(Beginning of RECORDS SHOWN)

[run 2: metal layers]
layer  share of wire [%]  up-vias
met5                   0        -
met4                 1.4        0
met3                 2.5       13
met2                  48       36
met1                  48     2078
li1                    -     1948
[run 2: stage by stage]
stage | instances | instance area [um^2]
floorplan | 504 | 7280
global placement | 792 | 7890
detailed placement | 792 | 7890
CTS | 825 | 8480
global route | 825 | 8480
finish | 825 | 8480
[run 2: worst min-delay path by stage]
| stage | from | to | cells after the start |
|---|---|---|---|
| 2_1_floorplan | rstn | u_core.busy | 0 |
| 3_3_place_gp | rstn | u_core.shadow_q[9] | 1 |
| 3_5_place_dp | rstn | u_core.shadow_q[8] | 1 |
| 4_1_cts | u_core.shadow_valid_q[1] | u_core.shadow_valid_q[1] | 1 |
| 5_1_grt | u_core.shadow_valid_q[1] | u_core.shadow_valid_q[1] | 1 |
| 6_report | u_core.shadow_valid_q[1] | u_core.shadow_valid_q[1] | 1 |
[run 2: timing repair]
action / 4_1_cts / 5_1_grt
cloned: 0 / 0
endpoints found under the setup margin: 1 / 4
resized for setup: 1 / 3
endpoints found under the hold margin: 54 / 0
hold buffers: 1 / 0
File: src/rtl/dmem_arbiter.sv
// dmem_arbiter: shares one data-memory bus between the fetch port (p0)
// and the execute-stage memory port (p1) with round-robin grants.
//
// Ports:
//   clk, rst_n            clock, synchronous active-low reset
//   pN_addr/wdata/width   request fields, captured on a strobe
//   pN_rstrobe/wstrobe    one-cycle read / write request
//   pN_rdata              read result, held until the next completion
//   pN_cycle_complete     one-cycle completion pulse
//   pN_err                set with the completion on a watchdog abort
//   mem_*                 shared bus (registered strobes and fields)
//   proto_err             one-cycle pulse when a request is dropped
module dmem_arbiter #(
    parameter int unsigned TIMEOUT_CYCLES = 256
) (
    input  logic        clk,
    input  logic        rst_n,
    input  logic [63:0] p0_addr,
    input  logic [63:0] p0_wdata,
    input  logic [1:0]  p0_width,
    input  logic        p0_rstrobe,
    input  logic        p0_wstrobe,
    output logic [63:0] p0_rdata,
    output logic        p0_cycle_complete,
    output logic        p0_err,
    input  logic [63:0] p1_addr,
    input  logic [63:0] p1_wdata,
    input  logic [1:0]  p1_width,
    input  logic        p1_rstrobe,
    input  logic        p1_wstrobe,
    output logic [63:0] p1_rdata,
    output logic        p1_cycle_complete,
    output logic        p1_err,
    output logic [63:0] mem_addr,
    output logic [63:0] mem_dout,
    output logic [1:0]  mem_width,
    output logic        mem_rstrobe,
    output logic        mem_wstrobe,
    input  logic [63:0] mem_din,
    input  logic        mem_cycle_complete,
    output logic        proto_err
);

    typedef enum logic {
        S_IDLE,
        S_WAIT
    } state_e;

    localparam logic [15:0] TMO   = 16'(TIMEOUT_CYCLES);
    localparam logic        WD_EN = (TIMEOUT_CYCLES != 0);

    logic [1:0]       rs, ws, busy, viol, acc;
    logic [1:0][63:0] in_addr, in_wdata;
    logic [1:0][1:0]  in_width;
    logic             win;

    state_e           state_q, state_d;
    logic [1:0]       pend_q, pend_d;
    logic [1:0]       wr_q, wr_d;
    logic [1:0][63:0] addr_q, addr_d;
    logic [1:0][63:0] wdata_q, wdata_d;
    logic [1:0][1:0]  width_q, width_d;
    logic             owner_q, owner_d;
    logic             last_q, last_d;
    logic [15:0]      wd_q, wd_d;
    logic [63:0]      mem_addr_q, mem_addr_d;
    logic [63:0]      mem_dout_q, mem_dout_d;
    logic [1:0]       mem_width_q, mem_width_d;
    logic             mem_rs_q, mem_rs_d;
    logic             mem_ws_q, mem_ws_d;
    logic [1:0][63:0] rdata_q, rdata_d;
    logic [1:0]       done_q, done_d;
    logic [1:0]       err_q, err_d;
    logic             perr_q, perr_d;

    assign rs       = {p1_rstrobe, p0_rstrobe};
    assign ws       = {p1_wstrobe, p0_wstrobe};
    assign in_addr  = {p1_addr, p0_addr};
    assign in_wdata = {p1_wdata, p0_wdata};
    assign in_width = {p1_width, p0_width};

    // A port stays busy from capture until its completion pulse.
    assign busy[0] = pend_q[0] | (state_q == S_WAIT && !owner_q);
    assign busy[1] = pend_q[1] | (state_q == S_WAIT && owner_q);

    assign viol = (rs | ws) & (busy | (rs & ws));
    assign acc  = (rs ^ ws) & ~busy;

    // On a tie the port that did not win last time goes first.
    assign win = (&pend_q) ? ~last_q : pend_q[1];

    always_comb begin
        state_d     = state_q;
        pend_d      = pend_q;
        wr_d        = wr_q;
        addr_d      = addr_q;
        wdata_d     = wdata_q;
        width_d     = width_q;
        owner_d     = owner_q;
        last_d      = last_q;
        wd_d        = wd_q;
        mem_addr_d  = mem_addr_q;
        mem_dout_d  = mem_dout_q;
        mem_width_d = mem_width_q;
        mem_rs_d    = 1'b0;
        mem_ws_d    = 1'b0;
        rdata_d     = rdata_q;
        done_d      = 2'b00;
        err_d       = 2'b00;
        perr_d      = |viol;

        for (int n = 0; n < 2; n++) begin
            if (acc[n]) begin
                addr_d[n]  = in_addr[n];
                wdata_d[n] = in_wdata[n];
                width_d[n] = in_width[n];
                wr_d[n]    = ws[n];
                pend_d[n]  = 1'b1;
            end
        end

        unique case (state_q)
            S_IDLE: begin
                if (|pend_q) begin
                    mem_addr_d  = addr_q[win];
                    mem_dout_d  = wdata_q[win];
                    mem_width_d = width_q[win];
                    mem_rs_d    = ~wr_q[win];
                    mem_ws_d    = wr_q[win];
                    pend_d[win] = 1'b0;
                    owner_d     = win;
                    last_d      = win;
                    wd_d        = 16'd0;
                    state_d     = S_WAIT;
                end
            end
            S_WAIT: begin
                if (mem_cycle_complete) begin
                    if (!wr_q[owner_q]) begin
                        rdata_d[owner_q] = mem_din;
                    end
                    done_d[owner_q] = 1'b1;
                    state_d         = S_IDLE;
                end else if (WD_EN && wd_q == TMO) begin
                    // The count reached TMO on the last stall edge,
                    // so the bus gets one more cycle to answer.
                    rdata_d[owner_q] = 64'd0;
                    done_d[owner_q]  = 1'b1;
                    err_d[owner_q]   = 1'b1;
                    state_d          = S_IDLE;
                end else begin
                    wd_d = wd_q + 16'd1;
                end
            end
        endcase
    end

    always_ff @(posedge clk) begin
        if (!rst_n) begin
            state_q     <= S_IDLE;
            pend_q      <= '0;
            wr_q        <= '0;
            addr_q      <= '0;
            wdata_q     <= '0;
            width_q     <= '0;
            owner_q     <= 1'b0;
            last_q      <= 1'b1;
            wd_q        <= '0;
            mem_addr_q  <= '0;
            mem_dout_q  <= '0;
            mem_width_q <= '0;
            mem_rs_q    <= 1'b0;
            mem_ws_q    <= 1'b0;
            rdata_q     <= '0;
            done_q      <= '0;
            err_q       <= '0;
            perr_q      <= 1'b0;
        end else begin
            state_q     <= state_d;
            pend_q      <= pend_d;
            wr_q        <= wr_d;
            addr_q      <= addr_d;
            wdata_q     <= wdata_d;
            width_q     <= width_d;
            owner_q     <= owner_d;
            last_q      <= last_d;
            wd_q        <= wd_d;
            mem_addr_q  <= mem_addr_d;
            mem_dout_q  <= mem_dout_d;
            mem_width_q <= mem_width_d;
            mem_rs_q    <= mem_rs_d;
            mem_ws_q    <= mem_ws_d;
            rdata_q     <= rdata_d;
            done_q      <= done_d;
            err_q       <= err_d;
            perr_q      <= perr_d;
        end
    end

    assign p0_rdata          = rdata_q[0];
    assign p1_rdata          = rdata_q[1];
    assign p0_cycle_complete = done_q[0];
    assign p1_cycle_complete = done_q[1];
    assign p0_err            = err_q[0];
    assign p1_err            = err_q[1];
    assign mem_addr          = mem_addr_q;
    assign mem_dout          = mem_dout_q;
    assign mem_width         = mem_width_q;
    assign mem_rstrobe       = mem_rs_q;
    assign mem_wstrobe       = mem_ws_q;
    assign proto_err         = perr_q;

endmodule
<file path="src/rtl/fp_compare_pkg.sv">
// Shared definitions for the pipelined IEEE-754 single-precision comparator:
// op encodings and small classification helpers used by every lane.
package fp_compare_pkg;

    typedef enum logic [1:0] {
        FCMP_LT    = 2'd0,
        FCMP_LE    = 2'd1,
        FCMP_EQ    = 2'd2,
        FCMP_UNORD = 2'd3
    } fcmp_op_e;

    function automatic logic fp_is_nan(input logic [31:0] x);
        return (x[30:23] == 8'hFF) && (x[22:0] != 23'd0);
    endfunction

    function automatic logic fp_is_snan(input logic [31:0] x);
        return fp_is_nan(x) && (x[22] == 1'b0);
    endfunction

    // Maps a non-NaN float onto an unsigned key whose integer order is the float order
    // (negatives inverted so larger magnitude sorts lower, positives lifted above them).
    function automatic logic [31:0] fp_order_key(input logic [31:0] x);
        return x[31] ? ~x : (x ^ 32'h8000_0000);
    endfunction

endpackage

</file>
<file path="src/rtl/fp_compare_lane.sv">
// Combinational single-lane IEEE-754 single-precision compare with invalid-operation flag.
module fp_compare_lane
    import fp_compare_pkg::*;
(
    input  logic [31:0] a,
    input  logic [31:0] b,
    input  fcmp_op_e    op,
    output logic        q,
    output logic        invalid
);

    logic any_nan_s;
    logic any_snan_s;
    logic both_zero_s;
    logic lt_s;
    logic eq_s;

    assign any_nan_s   = fp_is_nan(a) || fp_is_nan(b);
    assign any_snan_s  = fp_is_snan(a) || fp_is_snan(b);
    // +0 and -0 differ only in the sign bit and must compare equal.
    assign both_zero_s = ((a[30:0] | b[30:0]) == 31'd0);
    assign eq_s        = both_zero_s || (a == b);
    assign lt_s        = !both_zero_s && (fp_order_key(a) < fp_order_key(b));

    // Result and flag selection by compare mode; NaN operands force unordered behaviour.
    always_comb begin
        q       = 1'b0;
        invalid = 1'b0;
        case (op)
            FCMP_LT: begin
                q       = any_nan_s ? 1'b0 : lt_s;
                invalid = any_nan_s;
            end
            FCMP_LE: begin
                q       = any_nan_s ? 1'b0 : (lt_s || eq_s);
                invalid = any_nan_s;
            end
            FCMP_EQ: begin
                q       = any_nan_s ? 1'b0 : eq_s;
                invalid = any_snan_s;
            end
            FCMP_UNORD: begin
                q       = any_nan_s;
                invalid = any_snan_s;
            end
            default: begin
                q       = 1'b0;
                invalid = 1'b0;
            end
        endcase
    end

endmodule

</file>
<file path="src/rtl/fp_compare_pipe.sv">
// LANES-wide IEEE-754 compare with a LATENCY-deep valid/ready pipeline; any output
// backpressure freezes the whole pipe.
module fp_compare_pipe
    import fp_compare_pkg::*;
#(
    parameter int LANES   = 1,
    parameter int LATENCY = 2
) (
    input  logic                  clk,
    input  logic                  rst_n,
    input  logic                  in_valid,
    output logic                  in_ready,
    input  logic [1:0]            op,
    input  logic [32*LANES-1:0]   a,
    input  logic [32*LANES-1:0]   b,
    output logic                  out_valid,
    input  logic                  out_ready,
    output logic [LANES-1:0]      q,
    output logic [LANES-1:0]      invalid
);

    logic [LANES-1:0]   lane_q_s;
    logic [LANES-1:0]   lane_inv_s;
    logic               stall_s;
    logic [LATENCY-1:0] vld_r;
    logic [LANES-1:0]   q_r   [LATENCY];
    logic [LANES-1:0]   inv_r [LATENCY];

    for (genvar g = 0; g < LANES; g++) begin : g_lane
        fp_compare_lane u_lane (
            .a       (a[32*g +: 32]),
            .b       (b[32*g +: 32]),
            .op      (fcmp_op_e'(op)),
            .q       (lane_q_s[g]),
            .invalid (lane_inv_s[g])
        );
    end

    assign stall_s   = vld_r[LATENCY-1] && !out_ready;
    assign in_ready  = !stall_s;
    assign out_valid = vld_r[LATENCY-1];
    assign q         = q_r[LATENCY-1];
    assign invalid   = inv_r[LATENCY-1];

    // Stage registers: load stage 1 from the lanes, shift the rest, hold everything on stall.
    always_ff @(posedge clk or negedge rst_n) begin
        if (!rst_n) begin
            vld_r <= '0;
            for (int i = 0; i < LATENCY; i++) begin
                q_r[i]   <= '0;
                inv_r[i] <= '0;
            end
        end else if (!stall_s) begin
            vld_r[0] <= in_valid;
            q_r[0]   <= in_valid ? lane_q_s   : '0;
            inv_r[0] <= in_valid ? lane_inv_s : '0;
            for (int i = 1; i < LATENCY; i++) begin
                vld_r[i] <= vld_r[i-1];
                q_r[i]   <= q_r[i-1];
                inv_r[i] <= inv_r[i-1];
            end
        end
    end

endmodule

</file>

(End of RECORDS SHOWN)

▸ **EXERCISE INSTRUCTIONS**
Which lines of the data include "under"? Copy each of them.

▸ **RESPONSE**
endpoints found under the setup margin: 1 / 4
endpoints found under the hold margin: 54 / 0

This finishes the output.